My friend Robert was a genius—one of the few I can honestly give that label to. We worked together on a publication and we’d go to a Parisian-ish café in east midtown Manhattan for lunch where we’d share wine and brie and baguettes, escargot or whatever happened to be the specialty on the menu. We’d pretend we were lunching on the Champs-Élysées.

And we’d have typical wine-infused smart-person conversations: meandering, sometimes combative and always meta-philosophical. One day he mentioned a book he’d co-authored on the five senses and I told him I wanted to read it. He dropped a copy on my desk the next day. I had never owned a book written by someone I knew so I insisted he sign it and write something memorable.

I see him removing thick glasses and leaning down with his face nearly touching the page, laboring to scribble the words–as he was legally blind from a childhood illness. His long black hair fell forward over his face as he wrote. A staff meeting started just then so I stuffed the book into my tote bag and didn’t remember it until I got off the subway that evening.

When I took it out, Robert’s book on the five senses, and opened it to the first blank page, it read: “To Judith, whose sense of adventure is the best sense of all.”

The dictionary defines adventure as: “an exciting or unusual experience with the possibility of risk or uncertain outcome.” It originates from two Latin words: “ad”–to arrive and “venire”–to come to what will happen—implications of a future unknown. And the future is always unknown. That’s of course why it attracts me: endless possibility.

I believe my thirst for this quest to seek the unknown was passed down genetically. My mother was a dedicated adventure woman—though she’d have balked at the description. Yet, what else to call it? She went to camp as a grown-up at Summit Lake near Bear Mountain, escaping work and the summer sizzle of Manhattan for a two-week respite. She learned to ride and became an accomplished horse-woman. She swam in the icy lake and shivered with the other grown-up girls; she sat around a campfire and sang songs mimeographed in a makeshift songbook which she kept, filling my sister’s and my pre-bedtime hours by teaching them to us in her clear, laughing voice.

“The sun is a shining to welcome the day, heigh-ho, come to the fair…”

“Kookaburra sits in the gumdrop tree….eating all the gumdrops he can see…”

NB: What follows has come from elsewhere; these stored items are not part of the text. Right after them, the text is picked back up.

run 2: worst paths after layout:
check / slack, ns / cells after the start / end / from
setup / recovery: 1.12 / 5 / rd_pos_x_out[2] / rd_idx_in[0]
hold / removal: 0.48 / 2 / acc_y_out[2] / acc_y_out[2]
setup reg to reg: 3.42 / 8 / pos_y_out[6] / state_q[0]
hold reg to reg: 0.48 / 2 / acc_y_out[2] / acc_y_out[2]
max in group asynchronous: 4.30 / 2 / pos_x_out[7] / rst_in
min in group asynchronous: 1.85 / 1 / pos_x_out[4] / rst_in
**src/rtl/hazard_ctrl.sv**
```systemverilog
// Pipeline hazard controller for the 5-stage MIPS core: latch/PC enables, stalls,
// flushes, halt drain and a saturating stall-cycle counter.
module hazard_ctrl #(
    parameter int CNT_W = 16
) (
    input  logic             CLK,
    input  logic             nRST,
    input  logic             ihit,
    input  logic             dhit,
    input  logic [4:0]       id_rs,
    input  logic [4:0]       id_rt,
    input  logic             id_uses_rt,
    input  logic             ex_dmemREN,
    input  logic [4:0]       ex_wsel,
    input  logic             mem_dmem_req,
    input  logic             mem_halt,
    input  logic             ex_pc_redirect,
    output logic             pc_en,
    output logic             if_id_en,
    output logic             if_id_flush,
    output logic             id_ex_stall,
    output logic             id_ex_flush,
    output logic             ex_mem_en,
    output logic             halted,
    output logic [CNT_W-1:0] stall_count
);

    typedef enum logic [1:0] {
        RUN    = 2'd0,
        DWAIT  = 2'd1,
        HALTED = 2'd2
    } state_t;

    state_t             state_q, state_d;
    logic [CNT_W-1:0]   stall_count_q, stall_count_d;
    logic               load_use;
    logic               dwait;
    logic               freeze;

    assign load_use = ex_dmemREN && (ex_wsel != 5'd0) &&
                      ((ex_wsel == id_rs) || (id_uses_rt && (ex_wsel == id_rt)));
    assign dwait    = mem_dmem_req && !dhit;
    // In DWAIT the outstanding access is released only by dhit, regardless of req.
    assign freeze   = (state_q == DWAIT) ? !dhit : dwait;

    always_ff @(posedge CLK or negedge nRST) begin
        if (!nRST) begin
            state_q       <= RUN;
            stall_count_q <= '0;
        end else begin
            state_q       <= state_d;
            stall_count_q <= stall_count_d;
        end
    end

    always_comb begin
        state_d     = state_q;
        pc_en       = 1'b1;
        if_id_en    = 1'b1;
        if_id_flush = 1'b0;
        id_ex_stall = 1'b0;
        id_ex_flush = 1'b0;
        ex_mem_en   = 1'b1;

        if (state_q == HALTED || mem_halt) begin
            state_d     = HALTED;
            pc_en       = 1'b0;
            if_id_en    = 1'b0;
            id_ex_stall = 1'b1;
            ex_mem_en   = 1'b0;
        end else if (freeze) begin
            state_d     = DWAIT;
            pc_en       = 1'b0;
            if_id_en    = 1'b0;
            id_ex_stall = 1'b1;
            ex_mem_en   = 1'b0;
        end else begin
            state_d = RUN;
            // A redirect keeps pc_en high even on an imem miss so the target is taken.
            if (ex_pc_redirect) begin
                if_id_flush = 1'b1;
                id_ex_flush = 1'b1;
            end else if (!ihit) begin
                pc_en       = 1'b0;
                if_id_en    = 1'b0;
                id_ex_stall = 1'b1;
            end else if (load_use) begin
                pc_en       = 1'b0;
                if_id_en    = 1'b0;
                id_ex_flush = 1'b1;
            end
        end
    end

    always_comb begin
        stall_count_d = stall_count_q;
        if (!pc_en && state_q != HALTED && stall_count_q != {CNT_W{1'b1}}) begin
            stall_count_d = stall_count_q + 1'b1;
        end
    end

    assign halted      = (state_q == HALTED);
    assign stall_count = stall_count_q;

endmodule

```
**config.mk**
```make
export PLATFORM = sky130hd
export DESIGN_NAME = hazard_ctrl
export DESIGN_NICKNAME = d
export VERILOG_FILES = /design/src/rtl/hazard_ctrl.sv
export SDC_FILE = /design/constraint.sdc
export NUM_CORES = 1
export LEC_CHECK = 0
export CORE_MARGIN = 4
export CORE_UTILIZATION = 35
export DETAILED_ROUTE_END_ITERATION = 12
export GPL_TIMING_DRIVEN = 0
export PLACE_DENSITY = 0.68
export SKIP_CTS_REPAIR_TIMING = 1
export SYNTH_ARGS = -nofsm -noshare
export SYNTH_HDL_FRONTEND = slang
export SYNTH_SLANG_ARGS = --single-unit
```
**constraint.sdc**
```tcl
create_clock -name CLK -period 5.75 [get_ports CLK]
set_input_delay 1.725 -clock CLK [delete_from_list [all_inputs] [get_ports CLK]]
set_output_delay 1.725 -clock CLK [all_outputs]
set_load 0.01 [all_outputs]
```
==> flow_summary.yaml <==
power_and_ir_drop:
  sequentialPowerShare: 0.504
  leakagePower_nw: 0.670
  p_clk_frac: 0.284
  p_sw_frac: 0.260
  share_comb_of_total_power: 0.212
  p_int_w: 0.000205
  power_switching_w: 0.0000723
  ir_worst_vdd_v: 0.000122
  p_per_area_nw_per_um2: 168
setup_path:
  reg2reg_setup_slack_ns: 3.68
  crit_start: "ex_wsel[1]"
  cp-start-kind: "primary input"
  critPathMaxStageDelay_ns: 0.57
  crit_top_cell: "clkdlybuf4s50_1"
  crit_path_max_fanout: 3
  critPathArrivalTime_ns: 3.87
  required_ns: 4.03
  reg2reg_depth: 7
  rr_startpoint: "state_q[0]$_DFF_PN0_"
  endpoint: "pc_en"
  path_class: "primary input to output port"
  crit_path_cell_trace: "clkdlybuf4s50_1, or4_1, o21ai_2, nor3_1, nor2_1, buf_4, clkdlybuf4s50_1"
  reg2reg_to: "stall_count[10]$_DFFE_PN0P_"
  worst_setup_path_end_kind: "output port"
  crit_slowest_cell: "or4_1"
drt:
  dr.pass1.iters: 4
  via_per_inst: 4.78
  num_vias: 965
  route.detailed.drc: 0
  drtIter0Drc: 20
  wl_per_cell_um: 13.2
  ant_nets: 0
  routed_wl_um: 2670
yosys:
  syn_avg_cell_area_sq_um: 10.2
  yosys_warnings: 0
  syn_inst: 108
  ys_seq_area_frac: 0.409
  ys_ff_latch: 18
  synth.distinct_cells: 32
  synth_area_sq_um: 1100
  syn_nets: 133
cts:
  cts_buffers: 3
  cts_root_buf: "clkbuf_4"
  clock_path_buffers: 2
  path_clk_slew_ns: 0.10
  insertion_delay_ns: 0.30
  htree_levels: 1
  cts_num_sinks: 18
  cts_tree: "done"
floorplanning:
  placementRows: 20
  dieWidth_um: 64.1
  start_util: 0.364
  coreArea_sq_um: 3030
  die_y_um: 64.1
  die-area_sq_um: 4110
  io_pins: 47
finish:
  multiInputGateArea_sq_um: 621
  n_fill_cell: 273
  insertedDiodeCount: 0
  syn_to_final_growth_pct: 50.5
  seqCellArea_sq_um: 450
  fin_area_sq_um: 1660
  layout.nets: 184
  drive_gt1_frac: 0.101
hold_path:
  worstHoldPathType: "flip-flop to flip-flop"
timing:
  skew_ns: 0.00230
  fin_crit_ns: 5.59
  maxSlewViolCount: 0
  hold_violations: 0
  max-slew-margin-rel: 0.473
  period_share: 0.973
  worstMarginPinSlew_ns: 0.789
  worst_slack_ns: 0.156
  finalSetupViolCount: 0
  fmax_mhz: 179
  tns_ns: 0
  rsz0062_at_grt: "no"
placement:
  port_buffers: 46
  pre_cts_ws_ns: -0.0983
  place_hpwl_um: 2140
  place_congestion: 0.810
  placed_area_sq_um: 1620
run_status:
  outcome: "finished clean"
global_routing:
  grt_pass1_wl_um: 4420
  grt_max_degree: 19
  grtUsageTotal: 0.132
  grt_pass1_vias: 972
  antenna_found_initial: 0
  overflow: 0
run:
  cap_violations: 0
-- power by group through the flow --
stage | combinational (W) | sequential, W | clock [W]
floorplan | 0.0000201 | 0.000144 | 0
finish | 0.0000588 | 0.000140 | 0.0000789
CTS | 0.0000595 | 0.000140 | 0.0000796
detailed placement | 0.0000593 | 0.000143 | 0
global placement | 0.0000585 | 0.000142 | 0
global route | 0.0000640 | 0.000141 | 0.0000845
-- how the worst min path moves through the flow --
| stage | to | start | depth (start not counted) |
|---|---|---|---|
| floorplan | stall_count[15]$_DFFE_PN0P_ | stall_count[15]$_DFFE_PN0P_ | 1 |
| global placement | stall_count[15]$_DFFE_PN0P_ | stall_count[15]$_DFFE_PN0P_ | 1 |
| detailed placement | stall_count[10]$_DFFE_PN0P_ | stall_count[10]$_DFFE_PN0P_ | 1 |
| CTS | stall_count[10]$_DFFE_PN0P_ | stall_count[10]$_DFFE_PN0P_ | 1 |
| global route | stall_count[10]$_DFFE_PN0P_ | stall_count[10]$_DFFE_PN0P_ | 1 |
| finish | stall_count[15]$_DFFE_PN0P_ | stall_count[15]$_DFFE_PN0P_ | 1 |
-- area by class of cell --
class | instances | area share
multi-input combinational | 84 | 0.375
tap | 44 | 0.0332
clock buffer | 4 | 0.0219
inverter | 4 | 0.00906
timing repair buffer | 46 | 0.278
buffer | 2 | 0.0113
sequential | 18 | 0.272
-- cells by family (layout without fill, tap and decap cells) --
kind of cell,count (synthesis),in the layout,synth area share
AOI/OAI and AO/OA,8,8,0.0818
xor gates and xnor gates,24,24,0.191
adders and majority gates,1,1,0.0114
buffers and inverters,6,56,0.0307
DFF,18,18,0.409
muxes,2,2,0.0193
and+or+nand+nor,49,49,0.257
-- layer usage --
| metal | GRT usage | routed length [um] | part of all wire | up-vias |
|---|---|---|---|---|
| met5 | 0 | 0 | 0 | - |
| met4 | 0.0317 | 23 | 0.0086 | 0 |
| met3 | 0.0334 | 206 | 0.077 | 4 |
| met2 | 0.235 | 1210 | 0.45 | 42 |
| met1 | 0.159 | 1230 | 0.46 | 443 |
| li1 | - | - | - | 476 |
-- per-stage QoR --
step | total power, W | cells | utilization | hold WS [ns]
finish | 0.000278 | 202 | 0.547 | 0.501
global route | 0.000290 | 202 | 0.547 | 0.546
CTS | 0.000279 | 202 | 0.546 | 0.504
detailed placement | 0.000202 | 198 | 0.534 | 0.482
global placement | 0.000200 | 198 | 0.534 | 0.476
floorplan | 0.000165 | 108 | - | 0.518
-- Yosys cell counts --
cell type  instances  area, sq um
nand2_2            1         6.26
a311oi_4           1         26.3
o31ai_1            1         7.51
nand3_2            1         10.0
or2_4              1         8.76
a21oi_1            2         10.0
xnor2_1           15          131
a32oi_1            1         8.76
or4_1              1         7.51
mux2i_1            1         10.0
nor4_2             1         12.5
nand4_1            6         37.5
nand3_1            7         35.0
and2b_1            1         7.51
buf_4              1         7.51
nor3_1             3         15.0
mux2_1             1         11.3
xor2_1             9         78.8
and3_2             1         7.51
and2_1             2         12.5
buf_6              1         11.3
nor2_1            12         45.0
o21ai_0            2         10.0
inv_1              4         15.0
nor3b_2            1         12.5
and3_1             5         31.3
nand4_2            1         12.5
ha_1               1         12.5
o41ai_4            1         27.5
dfrtp_1           18          450
nand2_1            4         15.0
nand2b_1           1         6.26
-- critical path, delay by kind of cell --
kind	cells	cell delay (ns)
buffers and inverters	3	1.12
and+or+nand+nor	3	0.79
AOI/OAI and AO/OA	1	0.23
-- sequential cells by signal (all words and copies together), names as in the netlist --
| signal | cells |
|---|---|
| state_q | 2 |
| stall_count | 16 |
-- cell usage in the layout (no fill, tap or decap), drive strengths merged --
cell type      count
inv                4
and2b              1
xor2               9
and2               2
or2                1
nand2b             1
a32oi              1
clkdlybuf4s50     46
o31ai              1
or4                1
nor2              12
mux2               1
buf                2
o21ai              2
dfrtp             18
nor4               1
ha                 1
nand2              5
nand3              8
nor3               3
mux2i              1
o41ai              1
nand4              7
clkbuf             4
and3               6
a311oi             1
nor3b              1
a21oi              2
xnor2             15
(Power assumes the default switching activity.)
**src/rtl/identify_pkg.sv**
```systemverilog
// identify_pkg: Power ISA branch opcodes, queue entry layout and the single-word classifier.
package identify_pkg;

    localparam logic [5:0] OP_PREFIX = 6'd1;
    localparam logic [5:0] OP_BC     = 6'd16;
    localparam logic [5:0] OP_B      = 6'd18;
    localparam logic [5:0] OP_XL     = 6'd19;

    localparam logic [9:0] XO_BCLR  = 10'd16;
    localparam logic [9:0] XO_BCCTR = 10'd528;
    localparam logic [9:0] XO_BCTAR = 10'd560;

    typedef struct packed {
        logic [0:63] instr;
        logic        prefixed;
        logic        bu_en;
        logic        i_form;
        logic        b_form;
        logic        cond_lr;
        logic        cond_ctr;
        logic        cond_tar;
    } id_entry_t;

    function automatic id_entry_t classify(input logic [0:31] w);
        logic [5:0] op;
        logic [9:0] xo;
        id_entry_t  e;
        op         = w[0:5];
        xo         = w[21:30];
        e          = '0;
        e.instr    = {w, 32'h0};
        e.i_form   = op == OP_B;
        e.b_form   = op == OP_BC;
        e.cond_lr  = op == OP_XL && xo == XO_BCLR;
        e.cond_ctr = op == OP_XL && xo == XO_BCCTR;
        e.cond_tar = op == OP_XL && xo == XO_BCTAR;
        e.bu_en    = e.i_form | e.b_form | e.cond_lr | e.cond_ctr | e.cond_tar;
        return e;
    endfunction

endpackage

```
**src/rtl/identify_fifo.sv**
```systemverilog
// identify_fifo: DEPTH-entry id_entry_t FIFO with flush and occupancy; head reads as zero when empty.
module identify_fifo
    import identify_pkg::*;
#(
    parameter int DEPTH = 4
) (
    input  logic                   i_clk,
    input  logic                   i_rst,
    input  logic                   i_flush,
    input  logic                   i_push,
    input  logic                   i_pop,
    input  id_entry_t              i_data,
    output id_entry_t              o_data,
    output logic                   o_full,
    output logic                   o_empty,
    output logic [$clog2(DEPTH):0] o_count
);

    localparam int AW = $clog2(DEPTH);
    localparam logic [AW:0] FULL_CNT = (AW + 1)'(DEPTH);

    id_entry_t   mem [DEPTH];
    logic [AW-1:0] wr_ptr, rd_ptr;
    logic [AW:0]   count;

    assign o_full  = count == FULL_CNT;
    assign o_empty = count == '0;
    assign o_count = count;
    assign o_data  = o_empty ? '0 : mem[rd_ptr];

    always_ff @(posedge i_clk)
        if (i_push && !i_flush)
            mem[wr_ptr] <= i_data;

    // Pointers are AW bits wide, so DEPTH being a power of two gives the wrap for free.
    always_ff @(posedge i_clk or posedge i_rst) begin
        if (i_rst) begin
            wr_ptr <= '0;
            rd_ptr <= '0;
            count  <= '0;
        end else if (i_flush) begin
            wr_ptr <= '0;
            rd_ptr <= '0;
            count  <= '0;
        end else begin
            if (i_push)
                wr_ptr <= wr_ptr + 1'b1;
            if (i_pop)
                rd_ptr <= rd_ptr + 1'b1;
            count <= count + (AW + 1)'(i_push) - (AW + 1)'(i_pop);
        end
    end

endmodule

```
**src/rtl/branch_identify_q.sv**
```systemverilog
// branch_identify_q: classifies fetched instruction words for the branch unit and queues them.
// Prefixed-pair joining is built only when BRANCH_IDENTIFY_PREFIX_EN is defined.
module branch_identify_q
    import identify_pkg::*;
#(
    parameter int DEPTH = 4
) (
    input  logic                   i_clk,
    input  logic                   i_rst,
    input  logic                   i_en,
    input  logic                   i_flush,
    input  logic                   i_valid,
    input  logic [0:31]            i_word,
    output logic                   o_ready,
    output logic                   o_valid,
    input  logic                   i_ready,
    output logic [0:63]            o_instr,
    output logic                   o_prefixed,
    output logic                   o_bu_en,
    output logic                   o_bu_i_form,
    output logic                   o_bu_b_form,
    output logic                   o_bu_cond_LR,
    output logic                   o_bu_cond_CTR,
    output logic                   o_bu_cond_TAR,
    output logic [$clog2(DEPTH):0] o_count
);

    id_entry_t wr_data, head;
    logic      full, empty, push, pop, wr_en;

    // Back-pressure ignores i_ready: a full queue refuses input even while it pops.
    assign o_ready = i_en && !full && !i_flush;
    assign push    = i_valid && o_ready;
    assign pop     = !empty && i_ready && i_en;

`ifdef BRANCH_IDENTIFY_PREFIX_EN
    localparam logic [0:0] ST_IDLE   = 1'b0;
    localparam logic [0:0] ST_PREFIX = 1'b1;

    logic [0:0]  state;
    logic [0:31] prefix;

    always_ff @(posedge i_clk or posedge i_rst) begin
        if (i_rst) begin
            state  <= ST_IDLE;
            prefix <= '0;
        end else if (i_en && i_flush) begin
            state  <= ST_IDLE;
            prefix <= '0;
        end else if (push) begin
            if (state == ST_IDLE && i_word[0:5] == OP_PREFIX) begin
                state  <= ST_PREFIX;
                prefix <= i_word;
            end else begin
                state  <= ST_IDLE;
            end
        end
    end

    // The suffix is carried verbatim; a pair is never handed to the branch unit as a branch.
    always_comb begin
        wr_data = classify(i_word);
        if (state == ST_PREFIX) begin
            wr_data          = '0;
            wr_data.instr    = {prefix, i_word};
            wr_data.prefixed = 1'b1;
        end
    end

    assign wr_en = push && !(state == ST_IDLE && i_word[0:5] == OP_PREFIX);
`else
    assign wr_data = classify(i_word);
    assign wr_en   = push;
`endif

    identify_fifo #(.DEPTH(DEPTH)) u_fifo (
        .i_clk   (i_clk),
        .i_rst   (i_rst),
        .i_flush (i_flush && i_en),
        .i_push  (wr_en),
        .i_pop   (pop),
        .i_data  (wr_data),
        .o_data  (head),
        .o_full  (full),
        .o_empty (empty),
        .o_count (o_count)
    );

    assign o_valid       = !empty;
    assign o_instr       = head.instr;
    assign o_prefixed    = head.prefixed;
    assign o_bu_en       = head.bu_en;
    assign o_bu_i_form   = head.i_form;
    assign o_bu_b_form   = head.b_form;
    assign o_bu_cond_LR  = head.cond_lr;
    assign o_bu_cond_CTR = head.cond_ctr;
    assign o_bu_cond_TAR = head.cond_tar;

endmodule

```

I realize my mother never passed up a chance to go for long drives or on trips with my father and later with us. Going for hikes, exploring the urban wonders of Saratoga Springs, where my father worked at the racetrack and convinced her to spend the month of August by calling it “a vacation,” she kept us entertained and occupied.

He worked six days at the race track, and she kept five-year-old twin girls in an unceasing state of wonder among the city parks, mineral springs, and the enchantment of being completely removed from our Queens apartment to a semi-rural setting in the foothills of the Adirondacks–where you could hear crickets—crickets!—during the daytime and see fireflies like tiny pinpricks of light in the sultry darkness of a summer night. It captivated my imagination and fueled a hunger in me and still feels entirely enchanted all these decades later, like I might have dreamed it—even though I know I did not.

So this appetite for the unknown, for adventure, may be in my genes or in soaking up like a sponge how it enlivened her, this irresistible lure of escape, her absolute insatiable hunger for the wonder.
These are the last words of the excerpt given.